AI streamlines your examination of cash flow by delving deeply into and analyzing a large volume of data from various sources, such as past cash flow information, market trends, and economic indicators, in real time. Therefore, it allows for an immediate understanding of discrepancies in cash flow. This can offer a more in-depth assessment of cash flow discrepancies, enabling the recognition of trends and patterns that may not be visible through manual review.


How HighRadius Can Help Automate Variance Analysis in Cash Forecasting? 

In a rapidly evolving business landscape, market uncertainties and disruptions can have a significant impact on an enterprise’s financial stability. That’s why having a robust cash forecasting system with AI at its core is essential for businesses to conduct automated variance analysis. HighRadius’ cash forecasting software enables more advanced and sophisticated variance analysis that helps you achieve up to 95% global cash flow forecast accuracy. 

By leveraging its AI capabilities in data analysis, pattern recognition, real-time integration, and predictive modeling, it empowers finance teams to gain deeper insights, improve accuracy, and make more informed decisions to manage cash flow effectively. Furthermore, our solution helps continuously improve the forecast by understanding the key drivers of variance. The AI algorithm learns from historical data and feedback, continuously improving their accuracy and effectiveness over time. This iterative learning process enhances the quality of variance analysis results. 

Our AI-based cash forecasting solution supports drilling down into variances across various cash flow categories, geographies, and entity-level variances performing a root cause analysis, and helps achieve up to 98% automated cash flow category tagging. 



1) What is the difference between standard costing and variance analysis?

Standard costing is setting an estimated (standard) cost on metrics such as input values, materials, cost of labor, and overhead based on industrial trends and historical data. Variance analysis focuses on analyzing and interpreting differences (variances) between actual costs and standard costs.
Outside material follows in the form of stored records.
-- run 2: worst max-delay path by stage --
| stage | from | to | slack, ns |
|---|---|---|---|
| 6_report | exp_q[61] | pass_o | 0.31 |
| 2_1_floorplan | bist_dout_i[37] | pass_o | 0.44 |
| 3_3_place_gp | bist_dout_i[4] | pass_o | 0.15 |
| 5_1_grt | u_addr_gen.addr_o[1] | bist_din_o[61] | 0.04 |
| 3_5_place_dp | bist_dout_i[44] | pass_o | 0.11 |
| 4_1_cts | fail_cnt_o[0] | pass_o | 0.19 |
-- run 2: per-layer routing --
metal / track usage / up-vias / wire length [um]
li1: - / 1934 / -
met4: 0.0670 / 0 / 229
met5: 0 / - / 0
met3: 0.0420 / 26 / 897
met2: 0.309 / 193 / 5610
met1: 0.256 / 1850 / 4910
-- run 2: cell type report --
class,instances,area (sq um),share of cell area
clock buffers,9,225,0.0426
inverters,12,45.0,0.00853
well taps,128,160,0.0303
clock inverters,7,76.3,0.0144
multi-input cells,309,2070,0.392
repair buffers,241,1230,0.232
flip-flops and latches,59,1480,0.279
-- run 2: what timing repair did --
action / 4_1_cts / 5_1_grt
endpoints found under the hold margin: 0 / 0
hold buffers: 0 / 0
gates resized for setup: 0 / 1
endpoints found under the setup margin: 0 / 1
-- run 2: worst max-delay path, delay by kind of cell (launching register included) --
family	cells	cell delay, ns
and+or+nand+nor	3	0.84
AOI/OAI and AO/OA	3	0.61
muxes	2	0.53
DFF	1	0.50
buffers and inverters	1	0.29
**src/rtl/m_lsu.sv**
```systemverilog
// m_lsu: M-stage load/store unit, initiator side of the data-memory port.
// Checks alignment/range of each pipeline load/store, issues a handshaked
// word access with byte enables and lane-replicated store data, and returns
// sign/zero-extended load data. Holds the pipeline for the whole transaction
// and reports AdEL(4)/AdES(5)/DBE(7) instead of issuing bad accesses.
//
// Ports:
//   clk, reset         clock (rising edge), asynchronous active-low reset
//   req_valid/we/op/sign/addr/wdata   pipeline request, stable while stall=1
//   stall              req_valid & (state != DONE), combinational
//   done               one-cycle completion pulse
//   rdata              extended load result, holds until the next load completes
//   exc, exc_code      exception flag and code, qualified by done
//   mem_valid/we/be/addr/wdata        memory request (valid only in ISSUE)
//   mem_ready, mem_rvalid, mem_rdata  memory handshake and read data
module m_lsu #(
    parameter int unsigned DM_WORDS = 3072,
    parameter int unsigned TIMEOUT  = 255
) (
    input  logic        clk,
    input  logic        reset,
    input  logic        req_valid,
    input  logic        req_we,
    input  logic [1:0]  req_op,
    input  logic        req_sign,
    input  logic [31:0] req_addr,
    input  logic [31:0] req_wdata,
    output logic        stall,
    output logic        done,
    output logic [31:0] rdata,
    output logic        exc,
    output logic [4:0]  exc_code,
    output logic        mem_valid,
    output logic        mem_we,
    output logic [3:0]  mem_be,
    output logic [31:0] mem_addr,
    output logic [31:0] mem_wdata,
    input  logic        mem_ready,
    input  logic        mem_rvalid,
    input  logic [31:0] mem_rdata
);

    typedef enum logic [1:0] {IDLE, ISSUE, WAIT, DONE} state_t;

    localparam logic [32:0] ADDR_LIMIT = 33'(DM_WORDS) * 33'd4;
    localparam logic [15:0] CNT_LAST   = 16'(TIMEOUT - 1);

    state_t      state, state_d;
    logic [15:0] cnt;
    logic [1:0]  op_q;
    logic        sign_q;
    logic [1:0]  lane_q;

    logic        req_bad;
    logic        capture;
    logic        timed_out;
    logic        at_limit;
    logic [3:0]  be_d;
    logic [31:0] wdata_d;
    logic [7:0]  byte_lane;
    logic [15:0] half_lane;
    logic [31:0] load_ext;

    assign stall     = req_valid & (state != DONE);
    assign mem_valid = (state == ISSUE);
    assign at_limit  = (cnt == CNT_LAST);

    // Alignment and range check on the live request.
    always_comb begin
        req_bad = 1'b0;
        case (req_op)
            2'b00:   req_bad = (req_addr[1:0] != 2'b00);
            2'b10:   req_bad = req_addr[0];
            2'b11:   req_bad = 1'b1;
            default: req_bad = 1'b0;
        endcase
        if ({1'b0, req_addr} >= ADDR_LIMIT) begin
            req_bad = 1'b1;
        end
    end

    // Byte enables and lane-replicated store data for the live request.
    always_comb begin
        be_d    = 4'b1111;
        wdata_d = req_wdata;
        case (req_op)
            2'b01: begin
                be_d    = 4'b0001 << req_addr[1:0];
                wdata_d = {4{req_wdata[7:0]}};
            end
            2'b10: begin
                be_d    = req_addr[1] ? 4'b1100 : 4'b0011;
                wdata_d = {2{req_wdata[15:0]}};
            end
            default: begin
                be_d    = 4'b1111;
                wdata_d = req_wdata;
            end
        endcase
    end

    // Load lane extraction uses the request captured on entry to ISSUE.
    always_comb begin
        byte_lane = mem_rdata[7:0];
        case (lane_q)
            2'd1:    byte_lane = mem_rdata[15:8];
            2'd2:    byte_lane = mem_rdata[23:16];
            2'd3:    byte_lane = mem_rdata[31:24];
            default: byte_lane = mem_rdata[7:0];
        endcase
        half_lane = lane_q[1] ? mem_rdata[31:16] : mem_rdata[15:0];
        case (op_q)
            2'b01:   load_ext = {{24{sign_q & byte_lane[7]}}, byte_lane};
            2'b10:   load_ext = {{16{sign_q & half_lane[15]}}, half_lane};
            default: load_ext = mem_rdata;
        endcase
    end

    // Next state. A completing event in the last allowed cycle beats the timeout.
    always_comb begin
        state_d   = state;
        capture   = 1'b0;
        timed_out = 1'b0;
        case (state)
            IDLE: begin
                if (req_valid) begin
                    state_d = req_bad ? DONE : ISSUE;
                end
            end
            ISSUE: begin
                if (mem_ready && mem_we) begin
                    state_d = DONE;
                end else if (mem_ready && mem_rvalid) begin
                    capture = 1'b1;
                    state_d = DONE;
                end else if (at_limit) begin
                    timed_out = 1'b1;
                    state_d   = DONE;
                end else if (mem_ready) begin
                    state_d = WAIT;
                end
            end
            WAIT: begin
                if (mem_rvalid) begin
                    capture = 1'b1;
                    state_d = DONE;
                end else if (at_limit) begin
                    timed_out = 1'b1;
                    state_d   = DONE;
                end
            end
            DONE: begin
                state_d = IDLE;
            end
            default: begin
                state_d = IDLE;
            end
        endcase
    end

    always_ff @(posedge clk or negedge reset) begin
        if (!reset) begin
            state     <= IDLE;
            cnt       <= '0;
            op_q      <= '0;
            sign_q    <= 1'b0;
            lane_q    <= '0;
            mem_we    <= 1'b0;
            mem_be    <= '0;
            mem_addr  <= '0;
            mem_wdata <= '0;
            done      <= 1'b0;
            rdata     <= '0;
            exc       <= 1'b0;
            exc_code  <= '0;
        end else begin
            state    <= state_d;
            done     <= (state_d == DONE);
            exc      <= 1'b0;
            exc_code <= '0;

            if (state == IDLE) begin
                cnt <= '0;
            end else if (state == ISSUE || state == WAIT) begin
                cnt <= cnt + 16'd1;
            end

            // Request fields are frozen on entry to ISSUE; mem_addr holds afterwards.
            if (state == IDLE && state_d == ISSUE) begin
                op_q      <= req_op;
                sign_q    <= req_sign;
                lane_q    <= req_addr[1:0];
                mem_we    <= req_we;
                mem_be    <= be_d;
                mem_addr  <= {req_addr[31:2], 2'b00};
                mem_wdata <= wdata_d;
            end else if (state_d != ISSUE) begin
                mem_we    <= 1'b0;
                mem_be    <= '0;
                mem_wdata <= '0;
            end

            if (state == IDLE && state_d == DONE) begin
                exc      <= 1'b1;
                exc_code <= req_we ? 5'd5 : 5'd4;
            end
            if (timed_out) begin
                exc      <= 1'b1;
                exc_code <= 5'd7;
            end
            if (capture) begin
                rdata <= load_ext;
            end
        end
    end

endmodule

```
**config.mk**
```make
export PLATFORM = sky130hd
export DESIGN_NAME = m_lsu
export DESIGN_NICKNAME = d
export VERILOG_FILES = /design/src/rtl/m_lsu.sv
export SDC_FILE = /design/constraint.sdc
export NUM_CORES = 1
export LEC_CHECK = 0
export CAP_MARGIN = 15
export CORE_AREA = 4 4 109 152
export CTS_CLUSTER_SIZE = 16
export DETAILED_ROUTE_END_ITERATION = 7
export DIE_AREA = 0 0 113 156
export PLACE_DENSITY_LB_ADDON = 0.25
export SLEW_MARGIN = 20
export SYNTH_ARGS = -nofsm -noshare
export SYNTH_HDL_FRONTEND = slang
export SYNTH_SLANG_ARGS = --single-unit
export TNS_END_PERCENT = 5
```
**constraint.sdc**
```tcl
create_clock -name clk -period 2.3 [get_ports clk]
set_clock_uncertainty 0.1 [all_clocks]
set_input_delay 0.345 -clock clk [delete_from_list [all_inputs] [get_ports clk]]
set_output_delay 0.345 -clock clk [all_outputs]
set_load 0.01 [all_outputs]
```
==> results <==
## placed cells by master (no fill, tap or decap), types with 4 or more instances in the layout
cell type,synthesis,final
mux2_2,40,40
clkbuf_16,0,18
a22o_1,15,15
inv_6,0,7
and3_1,7,7
and2_1,4,4
o2bb2ai_2,0,5
conb_1,1,4
nand3_1,6,6
buf_4,5,46
a221o_1,7,7
xnor2_1,6,6
a21oi_1,35,33
nor2b_1,16,16
o2bb2ai_1,17,12
dfrtp_1,126,126
ha_1,15,15
nor2_1,41,41
a31oi_1,11,11
inv_1,15,15
buf_12,0,5
clkdlybuf4s50_1,0,207
nand2_1,55,55
a22oi_1,22,22
mux2i_1,4,4
a2bb2oi_1,7,7
a22o_2,5,5
clkinv_4,0,4
or3_1,6,6
o21ai_0,27,27
## worst min path at each step
stage                     start                   endpoint  slack, ns  cells after the start
final                     reset  mem_wdata[17]$_DFFE_PN0P_       0.29                      2
after global routing      reset  mem_wdata[17]$_DFFE_PN0P_       0.33                      2
after CTS                 reset  mem_wdata[16]$_DFFE_PN0P_       0.28                      2
after detailed placement  reset  mem_wdata[16]$_DFFE_PN0P_       0.19                      1
after global placement    reset  mem_wdata[17]$_DFFE_PN0P_       0.19                      1
after floorplan           reset         cnt[0]$_DFFE_PN0P_      -0.05                      0
## cell type report
class / count / area (sq um)
multi-input combinational: 393 / 2780
inverter: 15 / 56.3
sequential: 126 / 3150
timing repair buffer: 263 / 2610
tap: 192 / 240
clock inverter: 14 / 145
fill: 1235 / 5640
clock buffer: 18 / 439
## worst max-delay path: cells and delay by family (launching register included)
kind | cells | cell delay (ns)
compound gates | 3 | 0.47
buf+inv | 3 | 0.41
flops | 1 | 0.37
simple gates | 2 | 1.06
## metrics by stage
| step | setup TNS, ns | instance area [sq um] | setup WS [ns] | hold slack [ns] |
|---|---|---|---|---|
| finish | -7.58 | 9420 | -0.225 | 0.286 |
| global route | -10.04 | 9420 | -0.292 | 0.326 |
| CTS | -7.01 | 9320 | -0.220 | 0.283 |
| detailed placement | -19.53 | 8670 | -0.335 | 0.192 |
| global placement | -15.25 | 8670 | -0.247 | 0.187 |
| floorplan | -9.73 | 6110 | -0.213 | -0.0506 |
## where the power goes
part           switching (mW)  leakage [nW]  internal, mW  total (mW)
clock network            1.09         0.285          1.55        2.64
registers               0.453          1.62          2.93        3.38
logic                    2.30          2.25          2.69        4.99
===== src/rtl/if_fetch_unit_pkg.sv =====
// Shared types and constants for the instruction-fetch stage.
package if_fetch_unit_pkg;

  localparam int unsigned XLEN = 32;

  // Instruction encoding used for pipeline bubbles.
  localparam logic [XLEN-1:0] NOP_INSTR = 32'h0000_0000;

  // Default PC after reset.
  localparam logic [XLEN-1:0] DEFAULT_RESET_PC = 32'h0000_0000;

  // S_REQ : request outstanding (or being issued) at AddrReg
  // S_HOLD: downstream stalled, fetched instruction parked in InstBuf
  // S_DROP: redirect arrived while a fetch was in flight; wait for ack and discard it
  typedef enum logic [1:0] {
    S_REQ  = 2'd0,
    S_HOLD = 2'd1,
    S_DROP = 2'd2
  } fetch_state_e;

  // Force word alignment of an address.
  function automatic logic [XLEN-1:0] align_word(input logic [XLEN-1:0] addr);
    return {addr[XLEN-1:2], 2'b00};
  endfunction

endpackage


===== src/rtl/if_fetch_unit.sv =====
// Instruction-fetch stage feeding the IF/ID register.
// Holds the PC, issues req/ack fetches, presents instruction and PC+4 to IF/ID.
// Ports:
//   clk, rst_n                       clock / async active-low reset
//   DataHazard, ControlHazard        stall / redirect from downstream
//   BranchTarget                     redirect address (low 2 bits ignored)
//   IMemReq, IMemAddr                fetch request and address to instruction memory
//   IMemAck, IMemRData               fetch completion and returned instruction
//   IFInstruction, IFPc4, FetchBusy  presented instruction (0 = bubble), PC+4, bubble flag
module if_fetch_unit
  import if_fetch_unit_pkg::*;
#(
  parameter logic [31:0] RESET_PC = DEFAULT_RESET_PC
) (
  input  logic        clk,
  input  logic        rst_n,
  input  logic        DataHazard,
  input  logic        ControlHazard,
  input  logic [31:0] BranchTarget,
  output logic        IMemReq,
  output logic [31:0] IMemAddr,
  input  logic        IMemAck,
  input  logic [31:0] IMemRData,
  output logic [31:0] IFInstruction,
  output logic [31:0] IFPc4,
  output logic        FetchBusy
);

  fetch_state_e    state_q, state_d;
  logic [XLEN-1:0] pc_q, pc_d;
  logic [XLEN-1:0] addr_q, addr_d;
  logic [XLEN-1:0] inst_buf_q, inst_buf_d;

  logic [XLEN-1:0] pc_plus4;
  logic [XLEN-1:0] target;
  logic            valid;

  assign pc_plus4 = pc_q + XLEN'(4);
  assign target   = align_word(BranchTarget);

  // Presented instruction / request; rst_n gating keeps outputs quiet during reset.
  always_comb begin
    valid         = 1'b0;
    IFInstruction = NOP_INSTR;
    IMemReq       = 1'b0;
    if (rst_n) begin
      IMemReq = (state_q != S_HOLD);
      if (state_q == S_REQ && IMemAck) begin
        valid         = 1'b1;
        IFInstruction = IMemRData;
      end else if (state_q == S_HOLD) begin
        valid         = 1'b1;
        IFInstruction = inst_buf_q;
      end
    end
  end

  assign IMemAddr  = addr_q;
  assign IFPc4     = valid ? pc_plus4 : '0;
  assign FetchBusy = ~valid;

  // Next-state / next-PC logic; ControlHazard takes priority over DataHazard.
  always_comb begin
    state_d    = state_q;
    pc_d       = pc_q;
    addr_d     = addr_q;
    inst_buf_d = inst_buf_q;
    unique case (state_q)
      S_REQ: begin
        if (ControlHazard) begin
          pc_d = target;
          if (IMemAck) begin
            addr_d = target;
          end else begin
            // Request must complete at the old address before redirecting.
            state_d = S_DROP;
          end
        end else if (IMemAck) begin
          if (DataHazard) begin
            inst_buf_d = IMemRData;
            state_d    = S_HOLD;
          end else begin
            pc_d   = pc_plus4;
            addr_d = pc_plus4;
          end
        end
      end
      S_HOLD: begin
        if (ControlHazard) begin
          pc_d    = target;
          addr_d  = target;
          state_d = S_REQ;
        end else if (!DataHazard) begin
          pc_d    = pc_plus4;
          addr_d  = pc_plus4;
          state_d = S_REQ;
        end
      end
      S_DROP: begin
        if (ControlHazard) begin
          pc_d = target;
        end
        if (IMemAck) begin
          // Stale data discarded; next fetch goes to the newest redirect PC.
          addr_d  = pc_d;
          state_d = S_REQ;
        end
      end
      default: begin
        state_d = S_REQ;
      end
    endcase
  end

  // State registers.
  always_ff @(posedge clk or negedge rst_n) begin
    if (!rst_n) begin
      state_q    <= S_REQ;
      pc_q       <= RESET_PC;
      addr_q     <= RESET_PC;
      inst_buf_q <= NOP_INSTR;
    end else begin
      state_q    <= state_d;
      pc_q       <= pc_d;
      addr_q     <= addr_d;
      inst_buf_q <= inst_buf_d;
    end
  end

endmodule


===== config.mk =====
export PLATFORM = sky130hd
export DESIGN_NAME = if_fetch_unit
export DESIGN_NICKNAME = d
export VERILOG_FILES = /design/src/rtl/if_fetch_unit_pkg.sv /design/src/rtl/if_fetch_unit.sv
export SDC_FILE = /design/constraint.sdc
export NUM_CORES = 1
export LEC_CHECK = 0
export BUFFER_PORTS_ARGS = -buffer_cell sky130_fd_sc_hd__buf_2
export CAP_MARGIN = 20
export CORE_MARGIN = 3
export CORE_UTILIZATION = 55
export DETAILED_ROUTE_END_ITERATION = 7
export PLACE_DENSITY = 0.84
export SYNTH_ARGS = -nofsm -noshare
export SYNTH_HDL_FRONTEND = slang
export SYNTH_SLANG_ARGS = --single-unit

===== constraint.sdc =====
create_clock -name clk -period 4.65 [get_ports clk]
set_input_delay 0.93 -clock clk [delete_from_list [all_inputs] [get_ports clk]]
set_output_delay 0.93 -clock clk [all_outputs]
set_load 0.005 [all_outputs]

* Word level (Yosys, flattened, before mapping) *
Index checks and enable logic that the tools add are counted.

storage, ports and cells
  register bits after elaboration = 98
  output and inout port bits = 98
  logic and storage cells = 52

operators by class
  $add $sub $neg = 1
  equality and inequality tests = 9
  multiplexer cells = 29
  bitwise operators = 2
  reductions and logical operators = 7

operators with widths
  kind                     number
  $mux W32                 15
  $pmux W32 S3             2
  $add A32 B3 Y32 const B  1
  $mux W2                  7
  $ne A3 B3 Y1 const B     4
  $pmux W2 S3              1
  $reduce_and A5 Y1        1
  $mux W1                  4
  $ne A2 B2 Y1 const B     2
  $reduce_and A4 Y1        1
  $reduce_and A3 Y1        1
  $reduce_bool A3 Y1       1
  $eq A2 B1 Y1 const B     1
  $eq A2 B2 Y1 const B     1
  $logic_not A2 Y1         1
  $ne A2 B1 Y1 const B     1
  $not A1 Y1               2
  $reduce_and A2 Y1        1
  $logic_and A1 B1 Y1      1

* Logic depth before layout (Yosys ltp) *
  depth after elaboration = 5
  mapped depth = 8

* Least setup slack after synthesis *
Ideal clock, no wire load.

  path type = in2out
  start point = input port IMemAck
  end point = output port IFPc4[26]
  arrival = 1901 ps
  slack = 1819 ps
  cell stages on the path = 5
  path buffers = 2
  cells stage by stage = nor2_1 > or3b_2 > clkbuf_1 > clkbuf_1 > nor2_1

on the way
  longest elaborated chain between the ends = 4

ends and longest elaborated chain
  item                 RTL line             source
  start: declaration   if_fetch_unit.sv:22  input logic IMemAck,
  $logic_and A1 B1 Y1  if_fetch_unit.sv:48  if (state_q == S_REQ && IMemAck) begin
  $mux W1              if_fetch_unit.sv:48
  $mux W1              if_fetch_unit.sv:46  if (rst_n) begin
  $mux W32             if_fetch_unit.sv:59  assign IFPc4 = valid ? pc_plus4 : '0;
  end: declaration     if_fetch_unit.sv:25  output logic [31:0] IFPc4,

No other way between the ends.

* Worst setup path after layout *
  start point = input port rst_n
  end point = output port IFPc4[13]

on the way
  longest elaborated chain between the ends = 2

ends and longest elaborated chain
  item                RTL line             source
  start: declaration  if_fetch_unit.sv:16  input logic rst_n,
  $mux W1             if_fetch_unit.sv:46
  $mux W32            if_fetch_unit.sv:59

No other way between the ends.

==> run metrics <==
status completed; Largest delay share family, worst path simple AND/OR/NAND/NOR gates; Max Root-Sink Buffers 2; max_slew headroom 31.1%; number of port buffers 164; CTS tree built; chip height 114 um; mapped cell area 0.00640 sq mm; register area share after synthesis 38.3%; Arr. time, crit path 2.61 ns; CP required 3.72 ns; CP cell instances buf_4, or3b_2, nor2_1, buf_2; max-cap viol count 0; Area Growth Syn to Fin 17.4%; peak fanout along the critical path 40; post-route setup slack 1.11 ns; power density over the cells 359 mW/mm^2; Syn Nets 799; Boundary Pins 167; Max Freq 282 MHz; drt wl/cell 18.7 um; die width 114 um; Final period util 76.2%; Final ANT Viol Nets 0; top_reg_cell synth dfrtp_1; Crit path largest cell delay 0.84 ns; Int Pwr 0.00180 W; Clock Latency Late Sink 0.36 ns; Initial Util 57.7%; largest net degree at the start of global routing 76; post-synthesis register bit count 98; Crit Path Class in -> out; vias in the first global route 6,171; most common cell in the synthesized netlist dfrtp_1; die area 0.0130 sq mm; GRT Overall Usage 29.0%; final setup fails 0; max-slew violations 0; Post-CTS Hold Buffers 0; RSZ-0062 raised after global routing no; Crit-path slowest cell or3b_2; Buf/Inv on CP 2; Worst Setup Start Kind input pin; FFs w/ async S/R, synth 100%; Peak VDD IR 232 uV; Clock power frac 30.5%; cts repair resizes 0; largest cells by area after synthesis dfrtp_1 (38%), mux2_2 (5.8%), nor2_1 (4.8%), a22oi_1 (3.9%), nor2b_1 (3.5%); Leakage 3.26 nW; clock sink count 98; Cells after Synth 729; Row Count 38; worst slew pin tran 1.03 ns; Hold Path Class reg -> reg; setup_tns 0 ns; ant diodes 0; share of the synthesized area in the top cell type 38.3%; H-tree levels 3; Final #Nets 916; gp weighted congestion 0.949; Reg power frac 44.8%; final routed DRC violation total 0; syn_area_per_cell 8.78 sq um; Sw Pwr 0.000894 W; top cell type by total area after synthesis dfrtp_1; DP Wirelength 12,800 um; Via density 6.27; number of synthesized flops with an enable pin 0; Netlist cell types 69; first-pass GRT wire length 30,400 um; setup repair bufs after CTS 0; CTS buffer count 9; Worst Clk Skew 0.00748 ns; grt total ovfl 0; Reg clk slew, reported paths 0.07 ns; Crit. End Element output pin; drt pass-1 iters 5; Switching Fraction 33.2%; Ys Warns 0; Comb power frac 24.6%; DR iter-0 viols 670; core box area 0.0111 sq mm; final hold vios 0; layout cells sized above 1 29.5%; pre-CTS setup slack 1.12 ns; minimum clock period 3.54 ns; clock root buffer clkbuf_16; antenna violations before repair 0; most common library cells after synthesis dfrtp_1 (98), nor2_1 (81), nand2_1 (57); DRT Wirelength 18,500 um; Via Count 6,211
[path summary, 6_finish.rpt]
check                      slack (ns)                     start  depth (start not counted)                        to
max                              1.11                     rst_n                          4                 IFPc4[13]
min                              0.47  IMemAddr[21]$_DFFE_PN0P_                          2  IMemAddr[21]$_DFFE_PN0P_
max reg2reg                      2.09    state_q[0]$_DFFE_PN0P_                          5  IMemAddr[21]$_DFFE_PN0P_
min reg2reg                      0.47  IMemAddr[21]$_DFFE_PN0P_                          2  IMemAddr[21]$_DFFE_PN0P_
max in group asynchronous        2.66                     rst_n                          3  IMemAddr[26]$_DFFE_PN0P_
min in group asynchronous        0.55                     rst_n                          1  IMemAddr[11]$_DFFE_PN0P_
[routing by layer]
| layer | global-route usage, % | vias up | share of wire (%) |
|---|---|---|---|
| li1 | - | 2873 | - |
| met1 | 36.0 | 2961 | 39 |
| met2 | 49.4 | 334 | 49 |
| met3 | 5.94 | 43 | 9.8 |
| met4 | 11.9 | 0 | 2.3 |
| met5 | 0 | - | 0 |
[area by class of cell]
class / instances / area (sq um)
Sequential cell: 98 / 2450
Multi-Input combinational cell: 552 / 3610
Timing Repair Buffer: 176 / 921
Clock inverter: 6 / 88.8
Fill cell: 907 / 3560
Inverter: 9 / 33.8
Tap cell: 140 / 175
Clock buffer: 10 / 229
[sequential cells by signal (all words and copies together), names as in the netlist]
name / count
state_q: 2
pc_q: 32
inst_buf_q: 32
IMemAddr: 32
[metrics by stage]
stage | util, % | instances | power (W) | hold slack (ns) | instance area (sq um)
after detailed placement | 65.0 | 975 | 0.00188 | 0.464 | 7200
after CTS | 67.8 | 991 | 0.00270 | 0.480 | 7510
after global placement | 64.8 | 974 | 0.00184 | 0.454 | 7180
after floorplan | - | 729 | 0.00164 | 0.465 | 6400
final | 67.8 | 991 | 0.00270 | 0.475 | 7510
after global routing | 67.8 | 991 | 0.00284 | 0.496 | 7510
[power groups by stage]
stage / logic [W] / clock network [W] / registers [W]
2_1_floorplan: 0.000522 / 0 / 0.00111
3_5_place_dp: 0.000661 / 0 / 0.00122
6_report: 0.000664 / 0.000823 / 0.00121
5_1_grt: 0.000739 / 0.000863 / 0.00123
4_1_cts: 0.000665 / 0.000830 / 0.00120
3_3_place_gp: 0.000637 / 0 / 0.00120
[tightest hold or removal path, delay by kind of cell (launching register included)]
kind	cells	cell delay [ns]
AO/OA/AOI/OAI	1	0.05
AND/OR/NAND/NOR	1	0.05
flip-flops	1	0.34
[logic make-up after synthesis]
| logic type | after synthesis | share of synthesized area (%) |
|---|---|---|
| XOR/XNOR | 40 | 5.48 |
| adder cells (fa/ha/maj) | 1 | 0.196 |
| AO/OA/AOI/OAI | 168 | 18.1 |
| flip-flops | 98 | 38.3 |
| multiplexers | 40 | 6.98 |
| AND/OR/NAND/NOR | 303 | 25.6 |
| buffers and inverters | 79 | 5.32 |
[cells in the final DEF, fill, tap and decap left out, types with 4 or more instances in the layout]
| cell type | netlist | final |
|---|---|---|
| nand2_1 | 57 | 57 |
| o22a_1 | 8 | 8 |
| a31oi_1 | 9 | 9 |
| o22ai_1 | 4 | 4 |
| mux2_2 | 33 | 33 |
| xnor2_1 | 23 | 23 |
| nor4_1 | 10 | 10 |
| and4_1 | 6 | 6 |
| nor2_1 | 81 | 81 |
| nor4_2 | 7 | 7 |
| buf_2 | 14 | 163 |
| o21a_1 | 7 | 7 |
| nand4_1 | 17 | 17 |
| xor2_1 | 17 | 17 |
| clkbuf_16 | 0 | 9 |
| nand3_1 | 35 | 35 |
| a21oi_1 | 36 | 36 |
| inv_1 | 8 | 8 |
| and3_1 | 8 | 8 |
| mux2_1 | 4 | 4 |
| or3_1 | 5 | 5 |
| buf_4 | 7 | 12 |
| nand2b_1 | 4 | 4 |
| a22oi_1 | 33 | 33 |
| o31ai_1 | 12 | 12 |
| nor3_1 | 18 | 18 |
| o21ai_0 | 24 | 24 |
| dfrtp_1 | 98 | 98 |
| a211oi_1 | 4 | 4 |
| nor2b_1 | 36 | 35 |
Note: power is estimated with default switching activity, not from simulation.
2) What are the three main sources of variance in an analysis?

In variance analysis, the three main sources of variance are material variances (differences in material usage or cost), labor variances (variations in labor productivity or wage rates), and overhead variances (deviations in overhead costs).

3) What is P&L variance analysis?

P&L (profit & loss) variance analysis is the process of comparing actual financial results to expected results in order to identify differences or variances. This type of variance analysis is typically performed on a company’s income statement, which shows its revenues, expenses, and net profit or loss over a specific period of time. 

4) Why is the analysis of variance important?

The analysis of variance is important to keep track of as it tells about the financial health of your business. With proper variance analysis, you can measure the financial performance of your business, keep track of over and under-performing financial metrics, and identify areas for improvement.